A mating mechanism to generate diversity for the Darwinian selection of DNA-encoded synthetic molecules

Balayeshwanth R. Vummidi, Lluc Farrera-Soler, Jean-Pierre Daguer, Millicent Dockerill, Sofia Barluenga & Nicolas Winssinger

Like Comment
Read the Paper

Ligand discovery is one of the key steps in biomedical research for applications ranging from drug discovery to diagnostic tools. Identifying ligands that target protein-protein interactions is more challenging because of their large contact area, hydrophobic nature, and flat surface characteristics, making them unsuitable to be targeted by small molecules. These factors often categorize the protein-protein interactions under the ‘undruggable’ domain. Despite such challenges, nature has evolved an elegant way of targeting protein-protein interactions via antibodies. Antibodies inhibit protein-protein interactions through multiple peptide loops that bind to the protein of interest, and the co-operativity between these loops aid in high affinity and selectivity. Those loops are generated after multiple rounds of recombination and somatic hypermutation that helps in identifying the highly selective ligands.

To identify ligands in vitro, targeting a protein of interest, researchers employ either high throughput screening, rational drug design, or display systems such as Phage display or DNA encoded libraries. Each of the methods has its advantages and limitations. Prof. Winssinger’s vision was to generate high-affinity ligands by establishing an in vitro methodology that mimics nature’s antibody selection. This publication introduces a new type of ligand called Suprabody generated using a novel screening methodology. The proposed methodology takes advantage of the current screening technologies and overcomes some of their limitations.

The first step was to generate a Suprabody library of peptide loops coded by Peptide nucleic acids (PNA) at both termini.
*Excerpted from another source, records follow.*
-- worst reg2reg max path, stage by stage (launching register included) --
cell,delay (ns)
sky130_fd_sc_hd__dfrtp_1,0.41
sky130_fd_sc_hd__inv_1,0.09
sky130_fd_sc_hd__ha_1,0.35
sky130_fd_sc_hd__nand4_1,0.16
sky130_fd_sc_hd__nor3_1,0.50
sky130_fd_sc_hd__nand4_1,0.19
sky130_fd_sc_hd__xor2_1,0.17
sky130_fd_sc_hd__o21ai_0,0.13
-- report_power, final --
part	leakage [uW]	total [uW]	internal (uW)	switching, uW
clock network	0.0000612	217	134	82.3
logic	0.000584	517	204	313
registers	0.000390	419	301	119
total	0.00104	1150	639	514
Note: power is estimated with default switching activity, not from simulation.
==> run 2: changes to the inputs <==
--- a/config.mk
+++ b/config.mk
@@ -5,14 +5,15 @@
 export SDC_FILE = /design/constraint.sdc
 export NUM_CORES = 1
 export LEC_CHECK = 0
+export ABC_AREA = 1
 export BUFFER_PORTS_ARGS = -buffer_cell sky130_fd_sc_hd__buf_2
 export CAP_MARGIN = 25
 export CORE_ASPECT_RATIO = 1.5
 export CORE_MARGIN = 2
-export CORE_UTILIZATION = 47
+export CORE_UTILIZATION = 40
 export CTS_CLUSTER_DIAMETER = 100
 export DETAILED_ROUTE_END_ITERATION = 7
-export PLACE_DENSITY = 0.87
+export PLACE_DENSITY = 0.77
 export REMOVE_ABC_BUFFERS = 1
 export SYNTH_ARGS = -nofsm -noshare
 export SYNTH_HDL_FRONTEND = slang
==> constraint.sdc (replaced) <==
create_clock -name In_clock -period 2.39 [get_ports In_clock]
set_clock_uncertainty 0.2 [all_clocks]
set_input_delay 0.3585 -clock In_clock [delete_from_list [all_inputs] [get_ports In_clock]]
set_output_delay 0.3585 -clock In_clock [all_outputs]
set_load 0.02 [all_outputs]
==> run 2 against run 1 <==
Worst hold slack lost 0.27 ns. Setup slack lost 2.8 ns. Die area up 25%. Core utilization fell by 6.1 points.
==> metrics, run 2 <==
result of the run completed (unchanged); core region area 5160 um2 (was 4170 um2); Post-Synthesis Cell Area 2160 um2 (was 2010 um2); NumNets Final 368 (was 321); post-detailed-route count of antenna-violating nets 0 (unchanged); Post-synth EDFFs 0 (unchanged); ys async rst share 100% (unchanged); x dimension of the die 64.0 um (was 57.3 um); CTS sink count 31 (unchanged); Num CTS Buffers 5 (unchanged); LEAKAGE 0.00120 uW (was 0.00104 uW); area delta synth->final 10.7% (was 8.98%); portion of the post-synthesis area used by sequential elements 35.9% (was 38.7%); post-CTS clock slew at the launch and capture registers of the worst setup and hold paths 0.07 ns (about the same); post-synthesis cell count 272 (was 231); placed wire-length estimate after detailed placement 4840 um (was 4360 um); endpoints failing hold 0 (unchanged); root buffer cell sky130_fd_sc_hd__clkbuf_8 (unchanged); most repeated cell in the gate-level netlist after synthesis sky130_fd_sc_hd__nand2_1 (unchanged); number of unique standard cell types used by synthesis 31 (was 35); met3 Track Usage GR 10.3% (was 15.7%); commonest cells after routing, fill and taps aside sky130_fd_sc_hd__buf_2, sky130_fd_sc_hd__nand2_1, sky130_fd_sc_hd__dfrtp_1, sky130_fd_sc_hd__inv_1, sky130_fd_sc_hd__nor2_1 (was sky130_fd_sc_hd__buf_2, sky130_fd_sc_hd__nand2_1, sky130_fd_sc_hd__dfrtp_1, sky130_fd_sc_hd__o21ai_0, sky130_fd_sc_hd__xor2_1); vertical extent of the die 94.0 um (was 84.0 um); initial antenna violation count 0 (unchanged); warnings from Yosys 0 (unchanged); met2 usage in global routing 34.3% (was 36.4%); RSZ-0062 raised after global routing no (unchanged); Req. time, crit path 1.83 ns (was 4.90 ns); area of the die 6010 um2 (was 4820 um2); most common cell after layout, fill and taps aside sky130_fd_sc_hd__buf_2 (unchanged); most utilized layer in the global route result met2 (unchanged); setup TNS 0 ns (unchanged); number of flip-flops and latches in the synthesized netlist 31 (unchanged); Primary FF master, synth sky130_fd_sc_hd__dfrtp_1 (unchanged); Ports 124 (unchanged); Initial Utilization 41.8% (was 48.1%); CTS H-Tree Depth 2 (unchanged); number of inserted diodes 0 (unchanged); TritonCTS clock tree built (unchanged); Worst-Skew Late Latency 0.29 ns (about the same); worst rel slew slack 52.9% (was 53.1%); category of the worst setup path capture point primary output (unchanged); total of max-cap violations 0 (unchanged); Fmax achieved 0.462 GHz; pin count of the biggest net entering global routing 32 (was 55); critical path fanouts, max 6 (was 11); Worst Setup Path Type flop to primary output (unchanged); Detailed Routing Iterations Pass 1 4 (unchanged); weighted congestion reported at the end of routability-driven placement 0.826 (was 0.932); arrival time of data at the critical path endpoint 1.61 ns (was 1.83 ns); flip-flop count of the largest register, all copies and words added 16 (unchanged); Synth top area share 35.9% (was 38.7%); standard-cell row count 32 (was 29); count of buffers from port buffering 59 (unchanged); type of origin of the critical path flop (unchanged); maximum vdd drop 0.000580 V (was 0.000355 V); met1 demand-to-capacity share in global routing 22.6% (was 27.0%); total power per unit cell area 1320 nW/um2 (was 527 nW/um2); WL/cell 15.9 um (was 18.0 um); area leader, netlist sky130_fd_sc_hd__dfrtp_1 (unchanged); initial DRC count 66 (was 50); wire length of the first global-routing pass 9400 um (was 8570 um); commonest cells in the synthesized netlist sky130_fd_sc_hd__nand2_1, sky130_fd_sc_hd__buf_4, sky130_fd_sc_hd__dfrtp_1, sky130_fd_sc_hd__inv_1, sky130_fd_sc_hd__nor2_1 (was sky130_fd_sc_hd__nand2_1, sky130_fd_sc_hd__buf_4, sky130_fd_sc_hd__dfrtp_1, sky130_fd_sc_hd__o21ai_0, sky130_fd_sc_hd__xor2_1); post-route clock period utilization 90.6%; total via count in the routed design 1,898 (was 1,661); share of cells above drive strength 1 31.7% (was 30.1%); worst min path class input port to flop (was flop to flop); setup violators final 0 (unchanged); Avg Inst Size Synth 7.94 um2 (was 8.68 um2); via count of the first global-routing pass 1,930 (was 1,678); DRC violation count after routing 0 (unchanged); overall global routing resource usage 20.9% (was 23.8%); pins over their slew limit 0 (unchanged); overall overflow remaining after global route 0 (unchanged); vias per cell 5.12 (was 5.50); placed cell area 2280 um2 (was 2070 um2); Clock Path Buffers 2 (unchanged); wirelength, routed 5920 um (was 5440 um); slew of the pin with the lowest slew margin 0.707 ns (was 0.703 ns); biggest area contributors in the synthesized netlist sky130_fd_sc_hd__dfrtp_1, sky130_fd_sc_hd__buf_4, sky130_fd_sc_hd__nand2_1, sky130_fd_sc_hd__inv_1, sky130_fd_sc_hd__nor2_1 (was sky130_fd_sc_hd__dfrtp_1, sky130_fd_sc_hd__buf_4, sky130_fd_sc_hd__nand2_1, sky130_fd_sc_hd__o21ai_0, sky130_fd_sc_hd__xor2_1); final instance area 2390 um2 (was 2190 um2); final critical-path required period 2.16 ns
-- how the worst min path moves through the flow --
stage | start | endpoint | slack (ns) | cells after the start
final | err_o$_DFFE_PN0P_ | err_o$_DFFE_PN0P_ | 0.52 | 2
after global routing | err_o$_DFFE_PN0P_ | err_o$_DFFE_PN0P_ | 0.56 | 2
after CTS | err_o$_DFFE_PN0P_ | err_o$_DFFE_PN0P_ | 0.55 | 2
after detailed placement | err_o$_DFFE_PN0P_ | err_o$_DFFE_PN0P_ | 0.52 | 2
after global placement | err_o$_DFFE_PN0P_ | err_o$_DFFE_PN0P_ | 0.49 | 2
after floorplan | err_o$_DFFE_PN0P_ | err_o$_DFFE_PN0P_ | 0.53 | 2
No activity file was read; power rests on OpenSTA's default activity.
## src/rtl/px_paint_pkg.sv

```systemverilog
// Shared types and helpers for the cursor painter: FSM states, direction priority, sizing and addressing.
// Latency: n/a (package, no logic).
// Backpressure: n/a.
package px_paint_pkg;

  // Controller states.
  typedef enum logic [1:0] {
    IDLE  = 2'd0,
    PAINT = 2'd1,
    CLEAR = 2'd2
  } state_e;

  // Resolved cursor move for one tick.
  typedef enum logic [2:0] {
    DIR_NONE  = 3'd0,
    DIR_RIGHT = 3'd1,
    DIR_LEFT  = 3'd2,
    DIR_DOWN  = 3'd3,
    DIR_UP    = 3'd4
  } dir_e;

  // Bit positions inside a 4-bit direction request vector.
  localparam int unsigned DIR_BIT_RIGHT = 0;
  localparam int unsigned DIR_BIT_LEFT  = 1;
  localparam int unsigned DIR_BIT_DOWN  = 2;
  localparam int unsigned DIR_BIT_UP    = 3;

  // Fixed priority among simultaneous requests: right, left, down, up.
  function automatic dir_e px_pick_dir(input logic [3:0] req);
    if (req[DIR_BIT_RIGHT]) return DIR_RIGHT;
    if (req[DIR_BIT_LEFT])  return DIR_LEFT;
    if (req[DIR_BIT_DOWN])  return DIR_DOWN;
    if (req[DIR_BIT_UP])    return DIR_UP;
    return DIR_NONE;
  endfunction

  // Ceiling log2, never less than 1 so that vectors sized with it stay legal.
  function automatic int unsigned px_clog2(input int unsigned n);
    int unsigned r;
    r = 1;
    while ((64'(1) << r) < 64'(n)) r = r + 1;
    return r;
  endfunction

  // Row-major framebuffer address.
  function automatic int unsigned px_lin_addr(input int unsigned x,
                                              input int unsigned y,
                                              input int unsigned cols);
    return y * cols + x;
  endfunction

endpackage

```

## src/rtl/px_tick_gen.sv

```systemverilog
// Free-running divider producing a one-clk tick every TICK_DIV clocks.
// Latency: first tick TICK_DIV clocks after reset release, then periodic.
// Backpressure: none; the tick is a pure timebase.
// Ports: clk_i clock, rst_ni async active-low reset, tick_o one-clk pulse.
module px_tick_gen
  import px_paint_pkg::*;
#(
  parameter int unsigned TICK_DIV = 10714286
) (
  input  logic clk_i,
  input  logic rst_ni,
  output logic tick_o
);

  localparam int unsigned   CW   = px_clog2(TICK_DIV);
  localparam logic [CW-1:0] LAST = CW'(TICK_DIV - 1);

  logic [CW-1:0] cnt_q, cnt_d;

  assign tick_o = (cnt_q == LAST);
  assign cnt_d  = tick_o ? '0 : cnt_q + 1'b1;

  always_ff @(posedge clk_i or negedge rst_ni) begin
    if (!rst_ni) cnt_q <= '0;
    else         cnt_q <= cnt_d;
  end

endmodule

```

## src/rtl/px_cursor_painter.sv

```systemverilog
// Cursor-driven painter for the VGA framebuffer: moves a 2-D cursor, paints one pixel, or sweeps a clear.
// Latency: cursor move and paint write 1 clk after the tick; clear sweep takes COLS*ROWS clks.
// Backpressure: none; buttons are ignored while busy (history still tracked so no stale edges fire).
// Ports: clk, rst (async active-low); btn_right/left/up/down, btn_paint, clr, switch[DW] inputs;
//        mem_px_addr[AW], mem_px_data[DW], px_wr framebuffer write port; cur_x, cur_y cursor; busy sweep flag.
// Build option: define PX_AUTO_REPEAT_EN to auto-repeat a held direction after REPEAT_TICKS ticks.
module px_cursor_painter
  import px_paint_pkg::*;
#(
  parameter int unsigned    AW           = 8,
  parameter int unsigned    DW           = 3,
  parameter int unsigned    COLS         = 16,
  parameter int unsigned    ROWS         = 12,
  parameter int unsigned    TICK_DIV     = 10714286,
  parameter logic [DW-1:0]  CLR_COLOR    = DW'(3'b111),
  parameter int unsigned    REPEAT_TICKS = 4,
  localparam int unsigned   XW           = px_clog2(COLS),
  localparam int unsigned   YW           = px_clog2(ROWS)
) (
  input  logic          clk,
  input  logic          rst,
  input  logic          btn_right,
  input  logic          btn_left,
  input  logic          btn_up,
  input  logic          btn_down,
  input  logic          btn_paint,
  input  logic          clr,
  input  logic [DW-1:0] switch,
  output logic [AW-1:0] mem_px_addr,
  output logic [DW-1:0] mem_px_data,
  output logic          px_wr,
  output logic [XW-1:0] cur_x,
  output logic [YW-1:0] cur_y,
  output logic          busy
);

  localparam int unsigned   NPIX      = COLS * ROWS;
  localparam logic [AW-1:0] LAST_ADDR = AW'(NPIX - 1);
  localparam logic [XW-1:0] X_MAX     = XW'(COLS - 1);
  localparam logic [YW-1:0] Y_MAX     = YW'(ROWS - 1);

  // Parameter sanity checks at elaboration.
  if ((64'(1) << AW) < 64'(NPIX)) begin : g_aw_check
    $error("px_cursor_painter: 2**AW is smaller than COLS*ROWS");
  end
  if (REPEAT_TICKS == 0) begin : g_rpt_check
    $error("px_cursor_painter: REPEAT_TICKS must be at least 1");
  end

  // ---------------------------------------------------------------------------
  // Timebase
  // ---------------------------------------------------------------------------
  logic tick;

  px_tick_gen #(
    .TICK_DIV (TICK_DIV)
  ) u_tick (
    .clk_i  (clk),
    .rst_ni (rst),
    .tick_o (tick)
  );

  // ---------------------------------------------------------------------------
  // Button sampling and edge detection (history advances only on ticks)
  // ---------------------------------------------------------------------------
  logic [3:0] btn_now;
  logic [3:0] dir_hist_q;
  logic       paint_hist_q;
  logic [3:0] dir_edge;
  logic       paint_edge;
  logic [3:0] move_req;

  always_comb begin
    btn_now                = '0;
    btn_now[DIR_BIT_RIGHT] = btn_right;
    btn_now[DIR_BIT_LEFT]  = btn_left;
    btn_now[DIR_BIT_DOWN]  = btn_down;
    btn_now[DIR_BIT_UP]    = btn_up;
  end

  assign dir_edge   = btn_now & ~dir_hist_q;
  assign paint_edge = btn_paint & ~paint_hist_q;

  // History keeps updating during a sweep so a button held across the end
  // of the sweep does not look like a fresh press afterwards.
  always_ff @(posedge clk or negedge rst) begin
    if (!rst) begin
      dir_hist_q   <= '0;
      paint_hist_q <= 1'b0;
    end else if (tick) begin
      dir_hist_q   <= btn_now;
      paint_hist_q <= btn_paint;
    end
  end

`ifdef PX_AUTO_REPEAT_EN
  // Per-direction hold counter: set to 1 on the edge tick, saturates at
  // REPEAT_TICKS; once saturated every further held tick requests a move.
  localparam int unsigned   RW    = px_clog2(REPEAT_TICKS + 1);
  localparam logic [RW-1:0] R_MAX = RW'(REPEAT_TICKS);

  logic [3:0][RW-1:0] hold_q, hold_d;
  logic [3:0]         rpt_req;

  always_comb begin
    hold_d  = hold_q;
    rpt_req = '0;
    for (int i = 0; i < 4; i++) begin
      if (!btn_now[i]) begin
        hold_d[i] = '0;
      end else if (!dir_hist_q[i]) begin
        hold_d[i] = RW'(1);
      end else if (hold_q[i] == R_MAX) begin
        rpt_req[i] = 1'b1;
      end else begin
        hold_d[i] = hold_q[i] + 1'b1;
      end
    end
  end

  always_ff @(posedge clk or negedge rst) begin
    if (!rst)      hold_q <= '0;
    else if (tick) hold_q <= hold_d;
  end

  assign move_req = dir_edge | rpt_req;
`else
  assign move_req = dir_edge;
`endif

  // ---------------------------------------------------------------------------
  // Controller FSM
  // ---------------------------------------------------------------------------
  state_e        state_q, state_d;
  logic [XW-1:0] x_q, x_d;
  logic [YW-1:0] y_q, y_d;
  logic [AW-1:0] addr_q, addr_d;
  logic [DW-1:0] data_q, data_d;

  logic [YW-1:0] y_inc, y_dec;
  dir_e          move_dir;

  assign y_inc    = (y_q == Y_MAX) ? '0 : y_q + 1'b1;
  assign y_dec    = (y_q == '0) ? Y_MAX : y_q - 1'b1;
  assign move_dir = px_pick_dir(move_req);

  always_comb begin
    state_d = state_q;
    x_d     = x_q;
    y_d     = y_q;
    addr_d  = addr_q;
    data_d  = data_q;

    case (state_q)
      IDLE: begin
        if (tick) begin
          if (clr) begin
            state_d = CLEAR;
            addr_d  = '0;
            data_d  = CLR_COLOR;
          end else if (paint_edge) begin
            state_d = PAINT;
            addr_d  = AW'(px_lin_addr(32'(x_q), 32'(y_q), COLS));
            data_d  = switch;
          end else begin
            case (move_dir)
              // Horizontal moves wrap into the adjacent row.
              DIR_RIGHT: begin
                if (x_q == X_MAX) begin
                  x_d = '0;
                  y_d = y_inc;
                end else begin
                  x_d = x_q + 1'b1;
                end
              end
              DIR_LEFT: begin
                if (x_q == '0) begin
                  x_d = X_MAX;
                  y_d = y_dec;
                end else begin
                  x_d = x_q - 1'b1;
                end
              end
              DIR_DOWN: y_d = y_inc;
              DIR_UP:   y_d = y_dec;
              default:  ;
            endcase
          end
        end
      end

      PAINT: state_d = IDLE;

      CLEAR: begin
        if (addr_q == LAST_ADDR) begin
          state_d = IDLE;
          x_d     = '0;
          y_d     = '0;
        end else begin
          addr_d = addr_q + 1'b1;
        end
      end

      default: state_d = IDLE;
    endcase
  end

  always_ff @(posedge clk or negedge rst) begin
    if (!rst) begin
      state_q <= IDLE;
      x_q     <= '0;
      y_q     <= '0;
      addr_q  <= '0;
      data_q  <= '0;
    end else begin
      state_q <= state_d;
      x_q     <= x_d;
      y_q     <= y_d;
      addr_q  <= addr_d;
      data_q  <= data_d;
    end
  end

  // Write strobe is a pure state decode, so reset drops it immediately.
  assign px_wr       = (state_q != IDLE);
  assign busy        = (state_q == CLEAR);
  assign mem_px_addr = addr_q;
  assign mem_px_data = data_q;
  assign cur_x       = x_q;
  assign cur_y       = y_q;

endmodule

```
<file path="config.mk">
export PLATFORM = sky130hd
export DESIGN_NAME = alu_sequencer
export DESIGN_NICKNAME = d
export VERILOG_FILES = /design/src/rtl/alu_sequencer.sv
export SDC_FILE = /design/constraint.sdc
export NUM_CORES = 1
export LEC_CHECK = 0
export BUFFER_PORTS_ARGS = -buffer_cell sky130_fd_sc_hd__buf_2
export CORE_AREA = 2 2 58 60
export CTS_CLUSTER_SIZE = 28
export DETAILED_ROUTE_END_ITERATION = 16
export DIE_AREA = 0 0 60 62
export PLACE_DENSITY = 0.73
export SETUP_SLACK_MARGIN = 0.05
export SKIP_CTS_REPAIR_TIMING = 1
export SYNTH_ARGS = -nofsm -noshare
export SYNTH_HDL_FRONTEND = slang
export SYNTH_SLANG_ARGS = --single-unit
</file>
<file path="constraint.sdc">
create_clock -name clk -period 1.95 [get_ports clk]
set_clock_uncertainty 0.15 [all_clocks]
set_input_delay 0.0975 -clock clk [delete_from_list [all_inputs] [get_ports clk]]
set_output_delay 0.0975 -clock clk [all_outputs]
set_load 0.02 [all_outputs]
</file>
A PNA-Peptide conjugates library was first synthesized via split and pool technology using solid-phase peptide synthesis. The loops were then generated using the hybridization of the PNA in the PNA-peptide library to a complementary DNA library. Finally, two such DNA-PNA hybrids assemble by the complementarity of their primers to form a DSuprabody library. Thus, DSuprabodies present two constrained peptide loops that can co-operate for binding with the goal of generating high-affinity ligands like antibodies. The use of the DNA template also allows recombination to generate diversity during multiple rounds of selection.

As a proof of principle, we first generated libraries containing the Strep-tag peptide as a control for a selection against Streptavidin. Upon generation of the two PNA and DNA libraries, DSuprabodies assembled well in the tested conditions. The library of DSuprabodies with Strep-tag as one of its members was subjected to screening against immobilized Streptavidin. After multiple rounds of selection, PCR, and sequencing, the analysis revealed the corresponding Strep-tag encoding sequences as the most abundant. In addition, as the rounds progressed, clear enrichment of the dimer Strep-tag DSuprabody over mono-Strep-tag DSuprabody was observed. Finally, the result was further quantified by using qPCR to validate that dimer-Strep-tag DSuprabody was, in fact, better than the mono-Strep-tag DSuprabody. We reconstituted the DSuprabody to a much smaller PSuprabody, generating the constricted peptide loops by using two complementary PNA (5mer or 4mer) sequences and demonstrated that they maintained their binding affinity to Streptavidin.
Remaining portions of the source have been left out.